State of the art thin film read/write structures in data storage systems generally include an inductive write head in combination with either an inductive or magnetoresistive (MR) read head.
One type of MR/inductive write head arrangement includes an inductive write head assembly formed adjacent to a magnetoresistive read head subassembly, separated by a layer of gap material. The read head includes an MR element and corresponding MR leads in a "read gap" formed by two soft magnetic shielding layers. The MR element and leads are electrically isolated from the shielding layers by an insulating material in the read gap. The write head includes an inductive coil, a magnetic yoke having upper and lower pole pieces which surrounds a portion of the coil, and insulating material within the yoke to electrically isolate the yoke from the coil. This type of read/write head assembly is sometimes referred to as a "piggy-back" structure.
In a second known MR/inductive head combination, the lower pole of the magnetic yoke also serves as one of the shielding layers of the read assembly. Such an arrangement is commonly referred to as a "merged" head design.

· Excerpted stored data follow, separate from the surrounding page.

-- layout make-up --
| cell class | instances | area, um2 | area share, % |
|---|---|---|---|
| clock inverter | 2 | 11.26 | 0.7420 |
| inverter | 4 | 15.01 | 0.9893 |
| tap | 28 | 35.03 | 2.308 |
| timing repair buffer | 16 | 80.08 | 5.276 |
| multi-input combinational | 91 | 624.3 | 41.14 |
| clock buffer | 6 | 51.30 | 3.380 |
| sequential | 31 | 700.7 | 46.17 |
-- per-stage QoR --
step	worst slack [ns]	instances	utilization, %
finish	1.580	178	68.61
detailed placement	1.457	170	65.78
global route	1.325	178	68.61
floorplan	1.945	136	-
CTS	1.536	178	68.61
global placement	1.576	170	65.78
**src/rtl/uart_sender.sv**
```systemverilog
// uart_sender: byte FIFO feeding an 8N1 serial transmitter (LSB first, idle-high line).
module uart_sender #(
  parameter int unsigned CLKS_PER_BIT = 868,
  parameter int unsigned FIFO_DEPTH   = 4
) (
  input  logic       CLK,
  input  logic       reset,
  input  logic [7:0] data,
  input  logic       valid,
  output logic       sender_ready,
  output logic       txd,
  output logic       busy
);

  localparam int unsigned CntW = $clog2(CLKS_PER_BIT);
  localparam int unsigned PtrW = $clog2(FIFO_DEPTH);
  localparam logic [CntW-1:0] BaudLast = CntW'(CLKS_PER_BIT - 1);
  localparam logic [PtrW:0]   FullCnt  = (PtrW + 1)'(FIFO_DEPTH);

  typedef enum logic [1:0] {StIdle, StStart, StData, StStop} state_e;

  // FIFO storage and bookkeeping; occupancy is kept apart from the pointers so that
  // full and empty remain distinguishable when the pointers coincide.
  logic [7:0]      mem_q [FIFO_DEPTH];
  logic [PtrW-1:0] wr_ptr_q, wr_ptr_d;
  logic [PtrW-1:0] rd_ptr_q, rd_ptr_d;
  logic [PtrW:0]   count_q, count_d;
  logic            push, pop, fifo_empty;

  // Transmitter state.
  state_e          state_q;
  logic [CntW-1:0] baud_q;
  logic [2:0]      bit_idx_q;
  logic [7:0]      shift_q;
  logic            txd_q;
  // Tracks the cycle where txd still shows the stop bit after the FSM has gone idle.
  logic            line_active_q;
  logic            baud_wrap;

  assign sender_ready = (count_q < FullCnt);
  assign push         = valid & sender_ready;
  assign fifo_empty   = (count_q == '0);
  assign baud_wrap    = (baud_q == BaudLast);

  assign txd  = txd_q;
  assign busy = (state_q != StIdle) | ~fifo_empty | line_active_q;

  // Pop whenever the FSM is ready for a new byte: from idle, or at the end of a stop bit.
  always_comb begin
    pop = 1'b0;
    if (!fifo_empty) begin
      if (state_q == StIdle) begin
        pop = 1'b1;
      end else if ((state_q == StStop) && baud_wrap) begin
        pop = 1'b1;
      end
    end
  end

  // Next-state for FIFO pointers and occupancy; push and pop may coincide.
  always_comb begin
    wr_ptr_d = wr_ptr_q;
    rd_ptr_d = rd_ptr_q;
    count_d  = count_q;
    if (push) begin
      wr_ptr_d = wr_ptr_q + PtrW'(1);
    end
    if (pop) begin
      rd_ptr_d = rd_ptr_q + PtrW'(1);
    end
    case ({push, pop})
      2'b10:   count_d = count_q + (PtrW + 1)'(1);
      2'b01:   count_d = count_q - (PtrW + 1)'(1);
      default: count_d = count_q;
    endcase
  end

  // FIFO pointer and occupancy registers.
  always_ff @(posedge CLK or negedge reset) begin
    if (!reset) begin
      wr_ptr_q <= '0;
      rd_ptr_q <= '0;
      count_q  <= '0;
    end else begin
      wr_ptr_q <= wr_ptr_d;
      rd_ptr_q <= rd_ptr_d;
      count_q  <= count_d;
    end
  end

  // FIFO data array; contents are don't-care until written, so no reset.
  always_ff @(posedge CLK) begin
    if (push) begin
      mem_q[wr_ptr_q] <= data;
    end
  end

  // Transmit FSM; txd is registered from the current state, so it trails the state by one cycle.
  always_ff @(posedge CLK or negedge reset) begin
    if (!reset) begin
      state_q       <= StIdle;
      baud_q        <= '0;
      bit_idx_q     <= '0;
      shift_q       <= '0;
      txd_q         <= 1'b1;
      line_active_q <= 1'b0;
    end else begin
      line_active_q <= (state_q != StIdle);
      unique case (state_q)
        StIdle: begin
          txd_q     <= 1'b1;
          baud_q    <= '0;
          bit_idx_q <= '0;
          if (pop) begin
            shift_q <= mem_q[rd_ptr_q];
            state_q <= StStart;
          end
        end
        StStart: begin
          txd_q <= 1'b0;
          if (baud_wrap) begin
            baud_q    <= '0;
            bit_idx_q <= '0;
            state_q   <= StData;
          end else begin
            baud_q <= baud_q + CntW'(1);
          end
        end
        StData: begin
          txd_q <= shift_q[bit_idx_q];
          if (baud_wrap) begin
            baud_q <= '0;
            if (bit_idx_q == 3'd7) begin
              bit_idx_q <= '0;
              state_q   <= StStop;
            end else begin
              bit_idx_q <= bit_idx_q + 3'd1;
            end
          end else begin
            baud_q <= baud_q + CntW'(1);
          end
        end
        StStop: begin
          txd_q <= 1'b1;
          if (baud_wrap) begin
            baud_q    <= '0;
            bit_idx_q <= '0;
            // Chain straight into the next start bit when more data is queued.
            if (pop) begin
              shift_q <= mem_q[rd_ptr_q];
              state_q <= StStart;
            end else begin
              state_q <= StIdle;
            end
          end else begin
            baud_q <= baud_q + CntW'(1);
          end
        end
        default: begin
          state_q <= StIdle;
        end
      endcase
    end
  end

endmodule

```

One disadvantage of the layered structures described above is the uneven or "stepped" topography beneath the inductive coil. The unevenness is primarily due to the protrusion of the lower pole piece. Although step abruptness is smoothed to some degree by a layer of insulating material beneath the coil, substantial unevenness remains. Consequently, formation of the coil may result in notched or broken resist lines along the step ridges, adversely affecting write head performance and yield.
It is therefore desirable to provide a substantially even, planar surface beneath the inductive coil. U.S. Pat. No. 4,855,854 suggests a planarization process wherein insulation layers applied before and after the formation of an inductive coil are mechanochemically polished to correct unevenness. This solution, however, introduces additional steps to the manufacturing process.
In an alternative solution the lower pole piece is extended along the entire length of the substrate to form a planar surface beneath the inductive coil. In a merged head design, however, such a pole extension increases the risk of shorting between the lower pole piece and the shielding layer of the "piggy-back" head or the MR leads of the "merge" head.
A further disadvantage of the "piggy-back" and "merged" head designs is the required dimensions of the MR leads. In previous designs, the MR leads extended beyond the perimeter of the inductive coil to enable electrical contact with read terminal pads external to the head assembly. But as read gaps become smaller, the problems of lead resistance and electrical shorting between the leads and the shielding layers of the "piggy-back" head, or between the leads and the shielding layer and lower pole piece of the "merged" head become greater concerns. It is therefore desirable to reduce the length and total area of the MR leads.
Yet another disadvantage of the previous designs is the necessity for an overpass connector to the inner coil tap. The overpass connection may compromise slider height reduction in disk drives with small slider height tolerances.
Read/write assemblies are generally formed on either a central or side rail of a slider. In a known center rail arrangement, terminal pads are typically connected to the MR leads and coil taps in a "write-read-read-write" (WRRW) pattern. However, design constraints may require any arbitrary terminal pad arrangement. This may be the case for either center rail or side rail designs. It is therefore desirable to develop a read-write head assembly having a conductive planarizing layer which easily facilitates a variety of terminal pad arrangements, and is adaptable to either center rail or side rail designs.